African History Month, called also African Heritage Month and Black History Month, began in the 1926 US with the efforts of Carter G. Woodson (The Miseducation of the Negro) who established Negro History Week. Originally an American-only observance, the concept spread across North America. And according to Hawthorne, it hasn’t been easy. “It’s reaching the consciousness of people more than it has in the past,” he says. “But the progress has been slow. We hope to have seen more collaboration and activism for the entire year coming out of it. Several years ago the only organisation would have been [NBCC]. Now there are several, and individuals.”

This year in Edmonton, highlights of AHM include two art exhibitions, the Afro-Quiz (a Jeopardy-like contest for children and youth on global African cultures, history, science and more), a fashion showcase, a tribute to Marvin Gaye, Taste of Africa and the Caribbean, two film festivals, banquets, awards, and a Jubilee gospel concert featuring multiple Grammy-winner Yolanda Adams.

An ongoing controversy exists among people of African descent that finds few parallels among other peoples. Whereas East Asians rarely call themselves “yellow” and people from Europe tend to cite their individual national heritage (Irish, Italian, Polish) rather than the self-description “White,” many New World Africans continue to reject the term “African” in favour of the word “Black.”

Hawthorne, whose Jamaican roots wind their way through England, employs both terms, and routinely wears beautiful shirts from West Africa as visible embrace of the Motherland. He laments the rejection of Africa he’s witnessed among New Worlders. “The Caribbean [African], much like the North American African, does not know the ground he stands on,” he says, “because his education comes from the mainstream. Along with that education comes the perception of Africa that is still negative. Among a lot of Black people, we want to be seen as a winner, and the winner appears to be someone else, sadly. Which is why we need African History Month.”

Hawthorne underplays the “anti-winner” story of Africa that is the rule in the “his-tory” of the West. From movies to schoolbooks, from newspapers to documentaries, “Africa” used to mean grass skirts, “ooga-booga,” and cannibals. Now the stereotypes are more likely now those of endless wars, bloated bellies, misogyny, and filth. No less than French Neanderthal-in-Chief Nicolas Sarkozy declared that Africans have no history while--wait for it--he was at the University of Dakar in Senegal addressing Senegalese. Yet just across the border in Mali was fabled Timbuktu. A name known in North American as an almost Dr. Seussian non-sense term, the real Timbuktu was an ancient university city, home to thousands of manuscripts which even now are being translated for their treatises on medicine, astronomy, mathematics, literature, history, and more.

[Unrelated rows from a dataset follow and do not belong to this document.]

## config.mk

```make
export PLATFORM = sky130hd
export DESIGN_NAME = scene_compositor
export DESIGN_NICKNAME = d
export VERILOG_FILES = /design/src/rtl/scene_compositor.sv
export SDC_FILE = /design/constraint.sdc
export NUM_CORES = 1
export LEC_CHECK = 0
export CORE_ASPECT_RATIO = 1.1
export CORE_MARGIN = 2
export CORE_UTILIZATION = 55
export DETAILED_ROUTE_END_ITERATION = 12
export PLACE_DENSITY = 0.86
export SYNTH_ARGS = -nofsm -noshare
export SYNTH_HDL_FRONTEND = slang
export SYNTH_SLANG_ARGS = --single-unit
```

## constraint.sdc

```tcl
create_clock -name clk -period 13.8 [get_ports clk]
set_input_delay 2.07 -clock clk [delete_from_list [all_inputs] [get_ports clk]]
set_output_delay 2.07 -clock clk [all_outputs]
set_load 0.02 [all_outputs]
```

## src/rtl/scene_compositor.sv

```systemverilog
// scene_compositor
//   Pixel compositor for the runner game's VGA path. Turns the scan position
//   into addresses for the external ground, window-banner, game-over and
//   cloud ROMs, then merges the returned pixels into one 12-bit RGB value.
//   Ground scrolling advances on game ticks, with a speed ramp-up. Offsets
//   are committed only on frame_start, so a frame never tears.
//
//   Optional feature: define SCENE_PARALLAX_EN to enable the cloud layer.
//   The cloud layer has its own half-speed scroll offset. Without the macro,
//   cloud_addr is tied to 0 and cloud_pix is ignored.
//
// Ports
//   clk          pixel clock
//   rst          asynchronous active-high reset
//   tick         one-cycle game-tick enable (100 Hz)
//   frame_start  one-cycle pulse before the first visible pixel of a frame
//   game_state   0 INITIAL, 1 PLAYING, 2/3 OVER
//   x, y         scan position; in_valid marks a visible pixel
//   *_addr       ROM addresses, valid 1 cycle after the scan position
//   *_pix        ROM data, returned ROM_LAT cycles after the address
//   data         composited pixel, ROM_LAT+2 cycles after the scan position
//   out_valid    qualifier for data (data is 0 whenever out_valid is 0)
//   speed        current scroll speed in pixels per tick
module scene_compositor #(
  parameter int          SCREEN_W    = 640,
  parameter int          GROUND_W    = 1200,
  parameter int          GROUND_Y    = 20,
  parameter int          GROUND_H    = 15,
  parameter int          WIN_X       = 0,
  parameter int          WIN_Y       = 1,
  parameter int          WIN_W       = 640,
  parameter int          WIN_H       = 153,
  parameter int          GO_X        = 223,
  parameter int          GO_Y        = 200,
  parameter int          GO_W        = 193,
  parameter int          GO_H        = 13,
  parameter int          SPEED_INIT  = 3,
  parameter int          SPEED_MAX   = 8,
  parameter int          ACCEL_TICKS = 500,
  parameter int          ROM_LAT     = 1,
  parameter int          ADDR_W      = 17,
  parameter logic [11:0] BG_COLOR    = 12'hFFF,
  parameter logic [11:0] KEY_COLOR   = 12'hF0F
) (
  input  logic              clk,
  input  logic              rst,
  input  logic              tick,
  input  logic              frame_start,
  input  logic [1:0]        game_state,
  input  logic [9:0]        x,
  input  logic [8:0]        y,
  input  logic              in_valid,
  output logic [ADDR_W-1:0] ground_addr,
  output logic [ADDR_W-1:0] win_addr,
  output logic [ADDR_W-1:0] go_addr,
  output logic [ADDR_W-1:0] cloud_addr,
  input  logic [11:0]       ground_pix,
  input  logic [11:0]       win_pix,
  input  logic [11:0]       go_pix,
  input  logic [11:0]       cloud_pix,
  output logic [11:0]       data,
  output logic              out_valid,
  output logic [3:0]        speed
);

  localparam int OFF_W  = $clog2(GROUND_W);
  localparam int SUM_W  = OFF_W + 1;
  localparam int GX_W   = ((OFF_W > 10) ? OFF_W : 10) + 1;
  localparam int ACC_W  = $clog2(ACCEL_TICKS + 1);
  localparam int FLAG_W = 7;

  localparam logic [3:0]       SPEED_INIT_4 = 4'(SPEED_INIT);
  localparam logic [3:0]       SPEED_MAX_4  = 4'(SPEED_MAX);
  localparam logic [ACC_W-1:0] ACC_LAST     = ACC_W'(ACCEL_TICKS - 1);

  typedef enum logic [1:0] {S_IDLE, S_RUN, S_FROZEN} scroll_state_t;

  scroll_state_t    state_reg, state_next;
  logic [OFF_W-1:0] pending_reg, pending_next;
  logic [OFF_W-1:0] committed_reg, committed_next;
  logic [3:0]       speed_reg, speed_next;
  logic [ACC_W-1:0] accel_reg, accel_next;

  // Advance an offset by step and wrap it modulo GROUND_W.
  // This assumes step < GROUND_W.
  function automatic logic [OFF_W-1:0] wrap_add(input logic [OFF_W-1:0] a,
                                                input logic [3:0] step);
    logic [SUM_W-1:0] s;
    s = {1'b0, a} + SUM_W'(step);
    if (s >= SUM_W'(GROUND_W)) s = s - SUM_W'(GROUND_W);
    return s[OFF_W-1:0];
  endfunction

`ifdef SCENE_PARALLAX_EN
  logic [OFF_W-1:0] cloud_pending_reg, cloud_pending_next;
  logic [OFF_W-1:0] cloud_committed_reg, cloud_committed_next;
  logic [3:0]       cloud_step;
  // The clouds move at half the ground speed, but never stop.
  assign cloud_step = (speed_reg[3:1] == 3'd0) ? 4'd1 : {1'b0, speed_reg[3:1]};
`endif

  // ---------------- scroll FSM ----------------
  always_ff @(posedge clk or posedge rst) begin
    if (rst) begin
      state_reg     <= S_IDLE;
      pending_reg   <= '0;
      committed_reg <= '0;
      speed_reg     <= SPEED_INIT_4;
      accel_reg     <= '0;
`ifdef SCENE_PARALLAX_EN
      cloud_pending_reg   <= '0;
      cloud_committed_reg <= '0;
`endif
    end else begin
      state_reg     <= state_next;
      pending_reg   <= pending_next;
      committed_reg <= committed_next;
      speed_reg     <= speed_next;
      accel_reg     <= accel_next;
`ifdef SCENE_PARALLAX_EN
      cloud_pending_reg   <= cloud_pending_next;
      cloud_committed_reg <= cloud_committed_next;
`endif
    end
  end

  always_comb begin
    state_next     = state_reg;
    pending_next   = pending_reg;
    committed_next = committed_reg;
    speed_next     = speed_reg;
    accel_next     = accel_reg;
`ifdef SCENE_PARALLAX_EN
    cloud_pending_next   = cloud_pending_reg;
    cloud_committed_next = cloud_committed_reg;
`endif
    case (game_state)
      2'd0:    state_next = S_IDLE;
      2'd1:    state_next = S_RUN;
      default: state_next = S_FROZEN;
    endcase

    // The commit samples the pre-tick pending value when both events coincide.
    if (frame_start) begin
      committed_next = pending_reg;
`ifdef SCENE_PARALLAX_EN
      cloud_committed_next = cloud_pending_reg;
`endif
    end

    case (state_next)
      S_IDLE: begin
        pending_next   = '0;
        committed_next = '0;
        speed_next     = SPEED_INIT_4;
        accel_next     = '0;
`ifdef SCENE_PARALLAX_EN
        cloud_pending_next   = '0;
        cloud_committed_next = '0;
`endif
      end
      S_RUN: begin
        if (tick) begin
          pending_next = wrap_add(pending_reg, speed_reg);
`ifdef SCENE_PARALLAX_EN
          cloud_pending_next = wrap_add(cloud_pending_reg, cloud_step);
`endif
          if (accel_reg == ACC_LAST) begin
            accel_next = '0;
            if (speed_reg < SPEED_MAX_4) speed_next = speed_reg + 4'd1;
          end else begin
            accel_next = accel_reg + ACC_W'(1);
          end
        end
      end
      default: ;  // FROZEN holds everything
    endcase
  end

  assign speed = speed_reg;

  // ---------------- stage 1: region tests and ROM addresses ----------------
  logic [10:0] xe;
  logic [9:0]  ye;
  logic [10:0] win_dx, go_dx;
  logic [9:0]  win_dy, go_dy, gnd_dy, gnd_row;
  logic        in_win, in_go, in_ground, in_cloud, vis;
  logic [GX_W-1:0] gx_sum, gx;

  assign xe = {1'b0, x};
  assign ye = {1'b0, y};

  // Unsigned offsets wrap to large values left of or above a box.
  // That lets one compare per axis serve as the inside test.
  assign win_dx = xe - 11'(WIN_X);
  assign win_dy = ye - 10'(WIN_Y);
  assign go_dx  = xe - 11'(GO_X);
  assign go_dy  = ye - 10'(GO_Y);
  assign gnd_dy = ye - 10'(GROUND_Y);

  assign in_win    = (win_dx < 11'(WIN_W)) && (win_dy < 10'(WIN_H));
  assign in_go     = (go_dx < 11'(GO_W)) && (go_dy < 10'(GO_H));
  assign in_ground = gnd_dy < 10'(GROUND_H);
  assign in_cloud  = ye < 10'(GROUND_Y);
  assign vis       = in_valid && (xe < 11'(SCREEN_W));
  assign gnd_row   = in_ground ? gnd_dy : 10'd0;

  assign gx_sum = GX_W'(x) + GX_W'(committed_reg);
  assign gx     = (gx_sum >= GX_W'(GROUND_W)) ? gx_sum - GX_W'(GROUND_W) : gx_sum;

  logic [ADDR_W-1:0] ground_addr_reg, win_addr_reg, go_addr_reg;
  logic [FLAG_W-1:0] flags_s1_reg;

  always_ff @(posedge clk or posedge rst) begin
    if (rst) begin
      ground_addr_reg <= '0;
      win_addr_reg    <= '0;
      go_addr_reg     <= '0;
      flags_s1_reg    <= '0;
    end else begin
      ground_addr_reg <= ADDR_W'(gnd_row) * ADDR_W'(GROUND_W) + ADDR_W'(gx);
      win_addr_reg    <= ADDR_W'(win_dy) * ADDR_W'(WIN_W) + ADDR_W'(win_dx);
      go_addr_reg     <= ADDR_W'(go_dy) * ADDR_W'(GO_W) + ADDR_W'(go_dx);
      flags_s1_reg    <= {vis, game_state[1], (game_state == 2'd0),
                          in_win, in_go, in_ground, in_cloud};
    end
  end

  assign ground_addr = ground_addr_reg;
  assign win_addr    = win_addr_reg;
  assign go_addr     = go_addr_reg;

`ifdef SCENE_PARALLAX_EN
  logic [ADDR_W-1:0] cloud_addr_reg;
  logic [GX_W-1:0]   cx_sum, cx;
  assign cx_sum = GX_W'(x) + GX_W'(cloud_committed_reg);
  assign cx     = (cx_sum >= GX_W'(GROUND_W)) ? cx_sum - GX_W'(GROUND_W) : cx_sum;
  always_ff @(posedge clk or posedge rst) begin
    if (rst) cloud_addr_reg <= '0;
    else     cloud_addr_reg <= ADDR_W'(in_cloud ? ye : 10'd0) * ADDR_W'(GROUND_W) + ADDR_W'(cx);
  end
  assign cloud_addr = cloud_addr_reg;
`else
  assign cloud_addr = '0;
`endif

  // ---------------- flag delay matching the ROM latency ----------------
  genvar gi;
  for (gi = 0; gi < ROM_LAT; gi++) begin : g_dly
    logic [FLAG_W-1:0] flags_reg;
    if (gi == 0) begin : g_first
      always_ff @(posedge clk or posedge rst) begin
        if (rst) flags_reg <= '0;
        else     flags_reg <= flags_s1_reg;
      end
    end else begin : g_rest
      always_ff @(posedge clk or posedge rst) begin
        if (rst) flags_reg <= '0;
        else     flags_reg <= g_dly[gi-1].flags_reg;
      end
    end
  end

  logic f_valid, f_over, f_init, f_win, f_go, f_ground, f_cloud;
  assign {f_valid, f_over, f_init, f_win, f_go, f_ground, f_cloud} =
         g_dly[ROM_LAT-1].flags_reg;

  // ---------------- output stage: layer priority ----------------
  logic [11:0] data_reg, data_next;
  logic        out_valid_reg;

`ifndef SCENE_PARALLAX_EN
  logic cloud_unused;
  assign cloud_unused = (^cloud_pix) ^ f_cloud;
`endif

  // Layers are applied lowest priority first, so each later hit overrides.
  always_comb begin
    data_next = BG_COLOR;
`ifdef SCENE_PARALLAX_EN
    if (f_cloud && (cloud_pix != KEY_COLOR)) data_next = cloud_pix;
`endif
    if (f_ground && !f_init)                       data_next = ground_pix;
    if (f_over && f_go && (go_pix != KEY_COLOR))   data_next = go_pix;
    if (f_win)                                     data_next = win_pix;
    if (!f_valid)                                  data_next = 12'h000;
  end

  always_ff @(posedge clk or posedge rst) begin
    if (rst) begin
      data_reg      <= 12'h000;
      out_valid_reg <= 1'b0;
    end else begin
      data_reg      <= data_next;
      out_valid_reg <= f_valid;
    end
  end

  assign data      = data_reg;
  assign out_valid = out_valid_reg;

endmodule

```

Sarkozy was close to Nigeria, home to the Yoruba religion, a wellspring of divine inspiration which birthed the New World religions of Voudou (Haiti), Candomblé (Brazil), Santeria (Cuba) and more, with somewhere around 50 million adherents worldwide (far more than Judaism, the Baha’i faith and Mormonism combined). And what about the Horn? Ethiopia with its castles and rock-hewn churches; Sudan with its hundreds of pyramids and a written text only recently decoded; and Egypt itself, child of Sudan and, according to Cheikh Anta Diop (The African Origin of Civilisation: Myth or Reality?), Martin Bernal (Black Athena: The Afroasiatic Roots of Classical Civilisation) and Richard Poe (Black Spark, White Fire: Did African Explorers Civilise Ancient Europe?), a robustly African population and civilisation whose arts and sciences were the foundation for the Greek “miracle.” Writing itself may have begun among those ancient Africans.

“We will need African History Month so long as we fail to get over the legacy of history, until the Black peoples are standing on equal footing,” says Hawthorne. “It’s mainly up to us. We will need one until we’ve achieved equality.”